とはいえ、あんまりからかうのも良くない。
やっぱり止めようと口を開きかけると、それよりも先に、アイラは席を立った。
「……ん。ど、どうぞ……」
「……はい?」
「た、試すのであろうっ? じゃ、じゃから……ほ、ほら……」
期待と不安の交じった声を漏らしながら、一歩、また一歩と、アイラはオレに歩み寄る。頬だけでなく、猫耳まで紅潮させる猫人族を前に、オレは思わず生唾を飲み込んで、均整の取れた美しい身体をまじまじと眺めた。
「あ、あまり、み、見るでない……」
「わ、悪い……」
いや、悪いってなんだよ!? 寝ている時に裸で抱きついてくるとかザラにあったろうが! そんなわざわざ謝るほどのことじゃ……!

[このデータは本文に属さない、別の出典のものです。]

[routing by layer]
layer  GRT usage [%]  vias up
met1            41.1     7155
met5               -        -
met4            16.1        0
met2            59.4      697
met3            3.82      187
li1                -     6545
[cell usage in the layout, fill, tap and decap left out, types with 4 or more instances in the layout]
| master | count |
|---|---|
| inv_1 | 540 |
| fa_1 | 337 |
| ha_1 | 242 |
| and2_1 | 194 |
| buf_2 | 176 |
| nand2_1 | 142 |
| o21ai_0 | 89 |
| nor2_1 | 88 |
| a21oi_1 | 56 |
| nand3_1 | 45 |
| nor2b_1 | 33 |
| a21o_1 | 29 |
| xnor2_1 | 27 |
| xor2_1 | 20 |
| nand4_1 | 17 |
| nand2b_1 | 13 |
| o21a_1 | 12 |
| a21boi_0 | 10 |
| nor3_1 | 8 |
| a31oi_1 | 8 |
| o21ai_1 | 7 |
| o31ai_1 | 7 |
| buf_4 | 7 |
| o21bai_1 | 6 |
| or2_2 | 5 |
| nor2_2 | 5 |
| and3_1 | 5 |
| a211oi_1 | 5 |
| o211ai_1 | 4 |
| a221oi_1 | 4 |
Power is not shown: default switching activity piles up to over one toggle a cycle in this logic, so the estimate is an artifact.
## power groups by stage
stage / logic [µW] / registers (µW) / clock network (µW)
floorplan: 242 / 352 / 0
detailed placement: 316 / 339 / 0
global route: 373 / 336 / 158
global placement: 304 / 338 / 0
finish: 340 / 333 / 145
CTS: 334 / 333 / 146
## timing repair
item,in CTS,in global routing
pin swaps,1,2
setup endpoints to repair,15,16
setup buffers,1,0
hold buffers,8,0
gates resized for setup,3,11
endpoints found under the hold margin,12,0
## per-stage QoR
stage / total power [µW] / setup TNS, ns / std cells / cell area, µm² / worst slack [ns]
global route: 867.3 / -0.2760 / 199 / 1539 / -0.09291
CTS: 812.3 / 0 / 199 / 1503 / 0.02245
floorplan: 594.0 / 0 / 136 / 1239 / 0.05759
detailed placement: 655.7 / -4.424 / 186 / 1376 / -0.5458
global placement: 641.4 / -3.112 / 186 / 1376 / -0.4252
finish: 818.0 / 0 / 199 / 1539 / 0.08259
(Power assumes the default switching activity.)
### src/sv/sui_pkg.sv
// ----------------------------------------------------------------------------
// sui_pkg
// Shared types, codes and the pass table of the set union / intersection /
// difference engine.
// ----------------------------------------------------------------------------
package sui_pkg;

  localparam int SET_DEPTH_DEF = 32;
  localparam int VAL_W         = 32;

  // request codes carried in the input tuser
  typedef enum logic [1:0] {
    REQ_ADD_A = 2'd0,
    REQ_ADD_B = 2'd1,
    REQ_RUN   = 2'd2,
    REQ_CLEAR = 2'd3
  } req_t;

  // result kinds
  localparam logic [1:0] KIND_STATUS = 2'd0;
  localparam logic [1:0] KIND_ELEM   = 2'd1;
  localparam logic [1:0] KIND_EMPTY  = 2'd2;

  // load status codes
  localparam logic [1:0] ST_OK   = 2'd0;
  localparam logic [1:0] ST_DUP  = 2'd1;
  localparam logic [1:0] ST_FULL = 2'd2;

  // operation codes
  localparam logic [2:0] OP_UNION = 3'd0;
  localparam logic [2:0] OP_INTER = 3'd1;
  localparam logic [2:0] OP_A_B   = 3'd2;
  localparam logic [2:0] OP_B_A   = 3'd3;
  localparam logic [2:0] OP_SYM   = 3'd4;

  // what a probe does when it leaves the chain
  typedef enum logic [1:0] {
    PK_LOAD  = 2'd0,
    PK_ELEM  = 2'd1,
    PK_END   = 2'd2,
    PK_CLEAR = 2'd3
  } pkind_t;

  typedef struct packed {
    logic             vld;
    pkind_t           kind;
    logic             cmp_b;        // compare against set B, else set A
    logic             keep_in;      // keep the element when it is found
    logic             always_keep;  // keep the element unconditionally
    logic             hit;          // found in the compared set so far
    logic [VAL_W-1:0] val;
  } probe_t;

  typedef struct packed {
    logic en;
    logic src_b;
    logic keep_in;
    logic always_keep;
  } pass_t;

  // source and filter of each pass of a run
  function automatic pass_t pass_desc(input logic [2:0] op, input logic second);
    pass_t d;
    d = '0;
    unique case (op)
      OP_UNION: d = second ? '{1'b1, 1'b1, 1'b0, 1'b0} : '{1'b1, 1'b0, 1'b0, 1'b1};
      OP_INTER: d = second ? '0 : '{1'b1, 1'b0, 1'b1, 1'b0};
      OP_A_B:   d = second ? '0 : '{1'b1, 1'b0, 1'b0, 1'b0};
      OP_B_A:   d = second ? '0 : '{1'b1, 1'b1, 1'b0, 1'b0};
      OP_SYM:   d = second ? '{1'b1, 1'b1, 1'b0, 1'b0} : '{1'b1, 1'b0, 1'b0, 1'b0};
      default:  d = '0;
    endcase
    return d;
  endfunction

endpackage
===== src/hdl/zsc_pkg.sv =====
// zsc_pkg: shared types, constants and modular arithmetic for the zigzag subsequence counter
// no dependencies; imported by zsc_ctrl, zsc_datapath and zigzag_subsequence_counter
package zsc_pkg;

	localparam int CNT_W   = 30;
	localparam int VALUE_W = 12;
	localparam int EPOCH_W = 8;

	localparam logic [CNT_W:0] MODULUS = 31'd1000000007;

	typedef logic [CNT_W-1:0] count_t;

	typedef struct packed {
		logic [VALUE_W-1:0] sample_value;
		logic               starts_sequence;
	} sample_t;

	typedef struct packed {
		count_t ending_ascent_count;
		count_t ending_descent_count;
		count_t running_total;
	} result_t;

	typedef struct packed {
		logic sweep_step;
		logic load;
		logic query_step;
		logic calc_up;
		logic calc_down;
		logic upd_step;
		logic fin_sum;
		logic fin_total;
	} cmd_t;

	typedef struct packed {
		logic wrap_now;
		logic sweep_last;
		logic query_done;
		logic upd_done;
	} status_t;

	function automatic count_t mod_add(input count_t a, input count_t b);
		logic [CNT_W:0] s;
		s = {1'b0, a} + {1'b0, b};
		if (s >= MODULUS) begin
			s = s - MODULUS;
		end
		return s[CNT_W-1:0];
	endfunction

	function automatic count_t mod_sub(input count_t a, input count_t b);
		logic [CNT_W:0] d;
		if (a >= b) begin
			d = {1'b0, a} - {1'b0, b};
		end else begin
			d = {1'b0, a} + MODULUS - {1'b0, b};
		end
		return d[CNT_W-1:0];
	endfunction

endpackage
<file path="src/rtl/core/ppt_pkg.sv">
// ---------------------------------------------------------------------------
// ppt_pkg
// Shared types and constants for the pulse-period tachometer.
// ---------------------------------------------------------------------------
package ppt_pkg;

	localparam int CFG_W      = 32;
	localparam int RPM_W      = 24;
	localparam int RPM_BASE_W = 26;
	localparam int REG_IDX_W  = 1;

	localparam logic [RPM_BASE_W-1:0] RPM_BASE        = 26'd60000000;
	localparam logic [CFG_W-1:0]      LOCKOUT_RST     = 32'd3000;
	localparam logic [CFG_W-1:0]      TIMEOUT_RST     = 32'd1000000;
	localparam logic [RPM_W-1:0]      RPM_MAX         = 24'hFFFFFF;

	localparam logic [REG_IDX_W-1:0]  REG_LOCKOUT     = 1'b0;
	localparam logic [REG_IDX_W-1:0]  REG_TIMEOUT     = 1'b1;

	localparam logic                  CMD_EDGE        = 1'b0;
	localparam logic                  CMD_QUERY       = 1'b1;

	// controller to datapath
	typedef struct packed {
		logic edge_upd;
		logic div_start;
		logic div_step;
		logic load_stop;
		logic load_div;
	} ppt_cmd_t;

	// datapath to controller
	typedef struct packed {
		logic stop_now;
	} ppt_sts_t;

endpackage

</file>
<file path="src/rtl/core/ppt_ctrl.sv">
// ---------------------------------------------------------------------------
// ppt_ctrl
// Sequencer: accepts events, runs the divider, owns the result valid flag.
// ---------------------------------------------------------------------------
module ppt_ctrl #(
	parameter int FRACTION_BITS = 8
) (
	input  logic              clk,
	input  logic              arst_n,
	input  logic              in_valid,
	input  logic              command,
	output logic              in_stall,
	output logic              out_valid,
	input  logic              out_stall,
	output ppt_pkg::ppt_cmd_t cmd,
	input  ppt_pkg::ppt_sts_t sts
);

	localparam int NUM_W = ppt_pkg::RPM_BASE_W + FRACTION_BITS;
	localparam int CNT_W = $clog2(NUM_W);

	typedef enum logic [2:0] {
		S_IDLE = 3'b001,
		S_DIV  = 3'b010,
		S_FIN  = 3'b100
	} ppt_state_t;

	ppt_state_t       state_q;
	logic [CNT_W-1:0] cnt_q;
	logic             out_valid_q;
	logic             in_accept;
	logic             out_free;

	assign out_free  = !out_valid_q || !out_stall;
	assign in_stall  = (state_q != S_IDLE) || (command == ppt_pkg::CMD_QUERY && !out_free);
	assign in_accept = in_valid && !in_stall;
	assign out_valid = out_valid_q;

	always_comb begin
		cmd = '0;
		case (state_q)
			S_IDLE: begin
				if (in_accept) begin
					if (command == ppt_pkg::CMD_EDGE) begin
						cmd.edge_upd = 1'b1;
					end else if (sts.stop_now) begin
						cmd.load_stop = 1'b1;
					end else begin
						cmd.div_start = 1'b1;
					end
				end
			end
			S_DIV: begin
				cmd.div_step = 1'b1;
			end
			S_FIN: begin
				cmd.load_div = out_free;
			end
			default: begin
				cmd = '0;
			end
		endcase
	end

	always_ff @(posedge clk or negedge arst_n) begin
		if (!arst_n) begin
			state_q     <= S_IDLE;
			cnt_q       <= '0;
			out_valid_q <= 1'b0;
		end else begin
			// drop the result once it is taken, reload below
			if (out_valid_q && !out_stall) begin
				out_valid_q <= 1'b0;
			end
			if (cmd.load_stop || cmd.load_div) begin
				out_valid_q <= 1'b1;
			end
			case (state_q)
				S_IDLE: begin
					if (cmd.div_start) begin
						state_q <= S_DIV;
						cnt_q   <= CNT_W'(NUM_W - 1);
					end
				end
				S_DIV: begin
					if (cnt_q == '0) begin
						state_q <= S_FIN;
					end else begin
						cnt_q <= cnt_q - 1'b1;
					end
				end
				S_FIN: begin
					if (out_free) begin
						state_q <= S_IDLE;
					end
				end
				default: begin
					state_q <= S_IDLE;
				end
			endcase
		end
	end

	a_rise_src: assert property (@(posedge clk) disable iff (!arst_n)
		$rose(out_valid_q) |-> $past(state_q == S_FIN || cmd.load_stop))
		else $error("result valid rose without a load");

	a_cnt_dec: assert property (@(posedge clk) disable iff (!arst_n)
		(state_q == S_DIV && cnt_q != '0) |=> (state_q == S_DIV && cnt_q == $past(cnt_q) - 1'b1))
		else $error("divider step count did not advance");

	a_fin_hold: assert property (@(posedge clk) disable iff (!arst_n)
		(state_q == S_FIN && out_valid_q && out_stall) |=> state_q == S_FIN)
		else $error("quotient left before output slot freed");

	a_no_accept_busy: assert property (@(posedge clk) disable iff (!arst_n)
		(state_q != S_IDLE) |-> !(cmd.edge_upd || cmd.load_stop || cmd.div_start))
		else $error("event taken while divider busy");

endmodule

</file>
<file path="src/rtl/core/ppt_datapath.sv">
// ---------------------------------------------------------------------------
// ppt_datapath
// Edge timing state, stop test, restoring divider and result register.
// ---------------------------------------------------------------------------
module ppt_datapath #(
	parameter int TIME_BITS     = 32,
	parameter int FRACTION_BITS = 8
) (
	input  logic                       clk,
	input  logic                       arst_n,
	input  logic [31:0]                now_us,
	input  logic [ppt_pkg::CFG_W-1:0]  lockout_us,
	input  logic [ppt_pkg::CFG_W-1:0]  timeout_us,
	input  ppt_pkg::ppt_cmd_t          cmd,
	output ppt_pkg::ppt_sts_t          sts,
	output logic [ppt_pkg::RPM_W-1:0]  rpm_q8,
	output logic                       stopped
);

	localparam int NUM_W = ppt_pkg::RPM_BASE_W + FRACTION_BITS;
	localparam int CMP_W = (TIME_BITS > ppt_pkg::CFG_W) ? TIME_BITS : ppt_pkg::CFG_W;
	localparam logic [NUM_W-1:0] NUMER = NUM_W'(ppt_pkg::RPM_BASE) << FRACTION_BITS;

	logic [TIME_BITS-1:0]     last_q;
	logic [TIME_BITS-1:0]     interval_q;
	logic [TIME_BITS-1:0]     rem_q;
	logic [NUM_W-1:0]         num_q;
	logic [ppt_pkg::RPM_W-1:0] rpm_q;
	logic                     stopped_q;

	logic [TIME_BITS-1:0]     now_t;
	logic [TIME_BITS-1:0]     span;
	logic                     past_lockout;
	logic [TIME_BITS:0]       trial;
	logic                     ge;
	logic [TIME_BITS:0]       diff;
	logic                     sat;

	assign now_t        = TIME_BITS'(now_us);
	assign span         = now_t - last_q;
	assign past_lockout = CMP_W'(span) > CMP_W'(lockout_us);
	assign sts.stop_now = (CMP_W'(span) > CMP_W'(timeout_us)) || (interval_q == '0);

	// one quotient bit per step
	assign trial = {rem_q, num_q[NUM_W-1]};
	assign ge    = trial >= {1'b0, interval_q};
	assign diff  = trial - {1'b0, interval_q};
	assign sat   = num_q[NUM_W-1:ppt_pkg::RPM_W] != '0;

	always_ff @(posedge clk or negedge arst_n) begin
		if (!arst_n) begin
			last_q     <= '0;
			interval_q <= '0;
			rpm_q      <= '0;
			stopped_q  <= 1'b0;
		end else begin
			if (cmd.edge_upd && past_lockout) begin
				interval_q <= span;
				last_q     <= now_t;
			end
			if (cmd.load_stop) begin
				rpm_q     <= '0;
				stopped_q <= 1'b1;
			end else if (cmd.load_div) begin
				rpm_q     <= sat ? ppt_pkg::RPM_MAX : num_q[ppt_pkg::RPM_W-1:0];
				stopped_q <= 1'b0;
			end
		end
	end

	always_ff @(posedge clk) begin
		if (cmd.div_start) begin
			rem_q <= '0;
			num_q <= NUMER;
		end else if (cmd.div_step) begin
			rem_q <= ge ? diff[TIME_BITS-1:0] : trial[TIME_BITS-1:0];
			num_q <= {num_q[NUM_W-2:0], ge};
		end
	end

	assign rpm_q8  = rpm_q;
	assign stopped = stopped_q;

	a_stop_zero: assert property (@(posedge clk) disable iff (!arst_n)
		stopped_q |-> rpm_q == '0)
		else $error("stopped result carries a speed");

	a_interval_set: assert property (@(posedge clk) disable iff (!arst_n)
		(cmd.edge_upd && past_lockout) |=> interval_q != '0)
		else $error("accepted edge left no interval");

	a_bounce_hold: assert property (@(posedge clk) disable iff (!arst_n)
		(cmd.edge_upd && !past_lockout) |=> $stable(last_q) && $stable(interval_q))
		else $error("bounce edge changed the timing state");

endmodule

</file>
<file path="src/rtl/core/pulse_period_tachometer.sv">
// Edge event: accepted while the divider is idle, no result; edges may follow back to back.
// Query while stopped: result valid the cycle after the transfer.
// Running query: the restoring divider runs in S_DIV, then S_FIN loads the result once
//   the output slot is free; one quotient bit per cycle; one query in flight.
// Reset (arst_n low, asynchronous): lockout 3000, timeout 1000000, last edge
//   time and interval zero (no interval), no result pending.
// ---------------------------------------------------------------------------
// pulse_period_tachometer
// Measures edge-to-edge period with debounce and reports speed in RPM.
// ---------------------------------------------------------------------------
module pulse_period_tachometer #(
	parameter int TIME_BITS     = 32,
	parameter int FRACTION_BITS = 8
) (
	input  logic                      clk,
	input  logic                      arst_n,
	// APB configuration
	input  logic                      psel,
	input  logic                      penable,
	input  logic                      pwrite,
	input  logic [2:0]                paddr,
	input  logic [31:0]               pwdata,
	output logic [31:0]               prdata,
	output logic                      pready,
	// event channel
	input  logic                      in_valid,
	output logic                      in_stall,
	input  logic                      command,
	input  logic [31:0]               now_us,
	// result channel
	output logic                      out_valid,
	input  logic                      out_stall,
	output logic [ppt_pkg::RPM_W-1:0] rpm_q8,
	output logic                      stopped
);

	logic [ppt_pkg::CFG_W-1:0]     lockout_q;
	logic [ppt_pkg::CFG_W-1:0]     timeout_q;
	logic [ppt_pkg::REG_IDX_W-1:0] reg_idx;
	logic                          cfg_wr;
	ppt_pkg::ppt_cmd_t             cmd;
	ppt_pkg::ppt_sts_t             sts;

	assign pready  = 1'b1;
	assign reg_idx = paddr[2:2];
	assign cfg_wr  = psel && penable && pwrite && pready;

	always_ff @(posedge clk or negedge arst_n) begin
		if (!arst_n) begin
			lockout_q <= ppt_pkg::LOCKOUT_RST;
			timeout_q <= ppt_pkg::TIMEOUT_RST;
		end else if (cfg_wr) begin
			case (reg_idx)
				ppt_pkg::REG_LOCKOUT: lockout_q <= pwdata;
				ppt_pkg::REG_TIMEOUT: timeout_q <= pwdata;
				default: begin
					lockout_q <= lockout_q;
				end
			endcase
		end
	end

	always_comb begin
		case (reg_idx)
			ppt_pkg::REG_LOCKOUT: prdata = lockout_q;
			ppt_pkg::REG_TIMEOUT: prdata = timeout_q;
			default:              prdata = '0;
		endcase
	end

	ppt_ctrl #(
		.FRACTION_BITS(FRACTION_BITS)
	) u_ctrl (
		.clk      (clk),
		.arst_n   (arst_n),
		.in_valid (in_valid),
		.command  (command),
		.in_stall (in_stall),
		.out_valid(out_valid),
		.out_stall(out_stall),
		.cmd      (cmd),
		.sts      (sts)
	);

	ppt_datapath #(
		.TIME_BITS    (TIME_BITS),
		.FRACTION_BITS(FRACTION_BITS)
	) u_datapath (
		.clk       (clk),
		.arst_n    (arst_n),
		.now_us    (now_us),
		.lockout_us(lockout_q),
		.timeout_us(timeout_q),
		.cmd       (cmd),
		.sts       (sts),
		.rpm_q8    (rpm_q8),
		.stopped   (stopped)
	);

endmodule

</file>
<file path="config.mk">
export PLATFORM = sky130hd
export DESIGN_NAME = pulse_period_tachometer
export DESIGN_NICKNAME = d
export VERILOG_FILES = /design/src/rtl/core/ppt_pkg.sv /design/src/rtl/core/ppt_ctrl.sv /design/src/rtl/core/ppt_datapath.sv /design/src/rtl/core/pulse_period_tachometer.sv
export SDC_FILE = /design/constraint.sdc
export NUM_CORES = 1
export LEC_CHECK = 0
export ABC_AREA = 1
export BUFFER_PORTS_ARGS = -buffer_cell sky130_fd_sc_hd__buf_2
export CAP_MARGIN = 0
export CORE_ASPECT_RATIO = 1.2
export CORE_MARGIN = 2
export CORE_UTILIZATION = 55
export DETAILED_ROUTE_END_ITERATION = 8
export GPL_TIMING_DRIVEN = 0
export PLACE_DENSITY = 0.77
export RECOVER_POWER = 25
export SLEW_MARGIN = 0
export SYNTH_ARGS = -nofsm -noshare
export SYNTH_HDL_FRONTEND = slang
export SYNTH_SLANG_ARGS = --single-unit
</file>
<file path="constraint.sdc">
create_clock -name clk -period 3 [get_ports clk]
set_input_delay 0.6 -clock clk [delete_from_list [all_inputs] [get_ports clk]]
set_output_delay 0.6 -clock clk [all_outputs]
set_load 0.1 [all_outputs]
</file>
==> run summary <==
status = finished with violations
failing checks = capacitance limit, slew limit, setup timing
Pint = 12270 uW
crit path max fanout = 5
pre-CTS setup slack = -1.350 ns
CTS Sinks = 229
P_sw = 13290 uW
crit start category = flip-flop
clock power share = 13.1%
number of global-route vias before repair = 15980
crit end category = flip-flop
largest net degree at the start of global routing = 93
largest area contributor in the netlist = dfrtp_1
power per cell area = 1265 nW/um2
fmax = 267.2 MHz
# port buffers = 130
Clock transition at path regs = 0.06 ns
via count = 16330
Placement Cell Area = 17560 um2
Slew @ Worst Pin = 1.804 ns
total CTS buffers = 25
drt wl/cell = 17.50 um
Rows = 68
fin area = 20200 um2
non-filler cells, final = 2947
Distinct cells, synth = 52
total track usage = 32.58%
H-tree Lvls = 1
Placer Congestion = 0.9891
DP HPWL = 37.41 mm
Core Area = 28840 um2
Final Worst Setup Slack = -0.7418 ns
Sw Share = 51.99%
critical path required time = 3.44 ns
final hold vios = 0
placed insts = 2855
final setup violation count = 164
TritonCTS clock tree = done
Area growth, synth to finish = 25.36%
crit path DAT = 4.18 ns
static leakage = 0.01067 uW
minimum clock period = 3.742 ns
Initial Utilization = 55.88%
Mapped Nets = 2545
Clock Latency Late Sink = 0.56 ns
post-synth top area share = 22.98%
Avg Vias per Cell = 5.542
WL final = 51.59 mm
Slew Limit Fails = 72
unrepaired setup endpoints after global routing = yes
register area share after synthesis = 33.62%
Synth Cell Area = 16120 um2
first-pass GRT wire length = 80.23 mm
Die Width = 160.3 um
Routed Antenna Nets = 0
die span in y = 191.5 um
Tightest Hold Check Type = primary input to flip-flop
initial antenna violation count = 0
Post-synth EDFFs = 0
skew final = 0.008631 ns
Synth area leaders = dfrtp_1 (23%), nand2_1 (16%), ha_1 (10%), inv_1 (9.2%), dfxtp_1 (8.2%)
setup tns final = -101.85 ns
Ant. Diodes = 0
Die ar. = 30690 um2
Iteration-0 DRC Markers = 1179
Setup CP Type = flip-flop to flip-flop
period utilization = 124.7%
Synth Flop Type = dfrtp_1
combinational share of power = 68.0%
warnings from Yosys = 0
Final nets = 2749
IR drop worst, VDD = 0.0008183 V
Cells after Synth = 2339
Clock Root Buffer = clkbuf_16
Clock Tree Buf Depth = 3
asr flop ratio synth = 71.18%
Mean Syn Cell Area = 6.890 um2
drt drc = 0
router iterations before antenna repair = 7
share of cells above drive strength 1 = 22.33%
Slew headroom = -20.25%
Yosys reg bits = 229
Overflow after GRT = 0
Max Cap Viol = 1
Sequential Power Share = 19.0%
Top Ports = 135
-- state kept, by name (all words and copies together), names as in the netlist --
| name | count |
|---|---|
| lockout_q | 32 |
| timeout_q | 32 |
| u_ctrl.cnt_q | 6 |
| u_ctrl.out_valid | 1 |
| u_ctrl.state_q | 3 |
| u_datapath.interval_q | 32 |
| u_datapath.last_q | 32 |
| u_datapath.num_q | 34 |
| u_datapath.rem_q | 32 |
| u_datapath.rpm_q8 | 24 |
| u_datapath.stopped | 1 |
-- per-layer routing --
metal | vias up | wire, um | GRT usage, %
met1 | 7644 | 19870 | 37.06
met5 | - | 0 | 0
met3 | 207 | 2683 | 3.905
met4 | 0 | 3672 | 20.41
li1 | 7885 | - | -
met2 | 595 | 25370 | 58.37
-- cells by family after synthesis --
| family | synth area share, % |
|---|---|
| AND/OR/NAND/NOR | 30.18 |
| AO/OA/AOI/OAI | 12.05 |
| XOR/XNOR | 2.065 |
| flip-flops | 33.62 |
| buffers and inverters | 11.79 |
| other | 0.02327 |
| adder cells (fa/ha/maj) | 10.26 |
-- synth_stat cells (3+ instances only) --
master / number
nand2_1: 687
inv_1: 397
o21ai_0: 202
dfrtp_1: 148
ha_1: 129
nor2_1: 129
nand3_1: 127
a21oi_1: 79
dfxtp_1: 66
nand4_1: 63
clkbuf_1: 36
o211ai_1: 33
xor2_1: 32
buf_2: 28
nand3_2: 23
or2_2: 23
dfstp_2: 15
nor3_1: 12
o21ai_1: 12
o21bai_1: 9
inv_2: 7
a21o_1: 6
and2_1: 6
nor2_2: 6
nor4_1: 6
xnor2_1: 6
a31oi_1: 5
nand2_2: 5
nand3b_1: 5
a21boi_0: 4
buf_6: 3
o21a_1: 3
-- metrics by stage --
step	util [%]	total power, uW	hold slack [ns]
global placement	60.77	18710	0.4601
global route	70.05	27360	0.2797
CTS	68.16	24310	0.2425
floorplan	-	15350	0.3044
detailed placement	60.90	19100	0.4735
finish	70.05	25560	0.2740
-- what timing repair did --
item / 4_1_cts / 5_1_grt
endpoints found under the hold margin: 7 / 0
buffers inserted: 25 / 13
pin swaps: 23 / 16
resized for setup: 159 / 141
gates cloned: 9 / 1
setup endpoints to repair: 164 / 164
hold buffers: 1 / 0
-- cell usage in the layout (no fill, tap or decap), types with 15 or more instances in the layout --
cell | Yosys | routed
a21oi_1 | 79 | 60
buf_2 | 28 | 140
buf_4 | 2 | 30
buf_6 | 3 | 19
clkbuf_1 | 36 | 40
clkbuf_16 | 0 | 27
dfrtp_1 | 148 | 148
dfstp_2 | 15 | 15
dfxtp_1 | 66 | 66
ha_1 | 129 | 99
ha_4 | 0 | 29
inv_1 | 397 | 387
nand2_1 | 687 | 615
nand2_2 | 5 | 60
nand2_4 | 1 | 18
nand3_1 | 127 | 101
nand3_2 | 23 | 48
nand4_1 | 63 | 63
nor2_1 | 129 | 113
nor2_2 | 6 | 21
o211ai_1 | 33 | 33
o21ai_0 | 202 | 130
o21ai_1 | 12 | 54
o21ai_2 | 1 | 29
or2_2 | 23 | 23
xor2_1 | 32 | 19
-- final timing paths --
check                                 startpoint                        end  slack, ns  cells after the start
max                        u_datapath.last_q[10]  u_datapath.interval_q[26]      -0.74                     26
min                                    pwdata[8]               lockout_q[8]       0.27                      3
max reg2reg                u_datapath.last_q[10]  u_datapath.interval_q[26]      -0.74                     26
min reg2reg                        lockout_q[26]              lockout_q[26]       0.49                      2
max in group asynchronous                 arst_n      u_datapath.last_q[15]       0.71                      3
min in group asynchronous                 arst_n         u_datapath.stopped       1.04                      2
-- power by group through the flow --
stage          Clock, uW  Combinational (uW)  Sequential [uW]
3_3_place_gp           0               13900             4820
4_1_cts             3390               16100             4810
5_1_grt             3500               18900             4950
6_report            3340               17400             4850
3_5_place_dp           0               14200             4850
2_1_floorplan          0               10200             5160
-- critical path, stage by stage (launching register included) --
cell	delay, ns
dfrtp_1	0.38
inv_1	0.13
ha_4	0.24
nand2_1	0.09
nand2_2	0.10
a21oi_2	0.20
a21boi_2	0.25
o21ai_4	0.12
nand3_1	0.12
nand2_1	0.06
nand2_1	0.08
nand2_2	0.11
ha_1	0.31
nand4_1	0.15
buf_4	0.14
inv_2	0.03
nand2_1	0.05
o211ai_1	0.10
a21oi_1	0.16
nand2_2	0.09
nand2_4	0.11
clkinv_8	0.08
buf_8	0.14
buf_6	0.12
buf_8	0.14
nand2_1	0.07
o21ai_1	0.07
-- final cells by class --
class / instances / area (um2)
multi-input cells: 1632 / 10130
fillers: 2305 / 8638
flip-flops and latches: 229 / 5419
inverters: 406 / 1554
repair buffers: 179 / 1220
clock buffers: 40 / 804.5
plain buffers: 70 / 499.2
well taps: 385 / 481.7
clock inverters: 6 / 98.84
No activity file was read; power rests on OpenSTA's default activity.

ハッとなった。アイラが動揺するオレの手を取って、おずおずと胸元に運んでいくのがわかったからだ。覚悟を秘めた表情から、色気を伴ったため息が漏れ、オレの耳元をくすぐった。
「アイラ……」
「た、タスク……」
どちらともなく名前を呟く。程なくして、布越しに伝わる柔らかな感触と鼓動。後者はアイラのものなのか、オレのものなのかわからない。
わかるのは、うるんだ眼差しがはっきりとオレの顔を捉えているということだけで……。
たまらずある衝動に駆られたオレは、もう一方の手を伸ばす。そしてアイラの背中へと腕を回した、その瞬間――。
「たっだいま~☆」
陽気な声とともにリビングへ姿を見せたのはベルで、ギャルギャルしい格好のダークエルフは硬直したオレたちを見るなり、ニヤニヤとした眼差しを向けるのだった。
「あっれー♪ もしかして、ウチお邪魔だったとかあ?」
「ち、違うぞ、ベル! これはそういうんじゃなくて!」
「そ、そうじゃぞ! か、勘違いするで」
「た、ただいま帰りました……って、ど、どうかされたんですか?」
さらにエリーゼが加わることで、事態はいよいよ収拾がつかなくなっていく。結局は、いつもと同じ騒がしい光景が繰り広げられるのだった。
「あっ☆ タックンさえ良ければ、ウチも一緒に参加したいっていうかー」
「参加ってなんだ!?」
「そ、そういうことでしたら、わ、ワタシもご一緒に」
「ご一緒にじゃない!」
……『再構築』の話題はどこへいってしまったのか、オレ自身にもよくわからない結末を迎えたのだが。
後日談として、ロングテールシュリンプは『再構築』を使うと簡単に殻剥きできるという事実だけは追記しておこうと思う。へえ、背わたも一緒に取れるもんなんだねえ。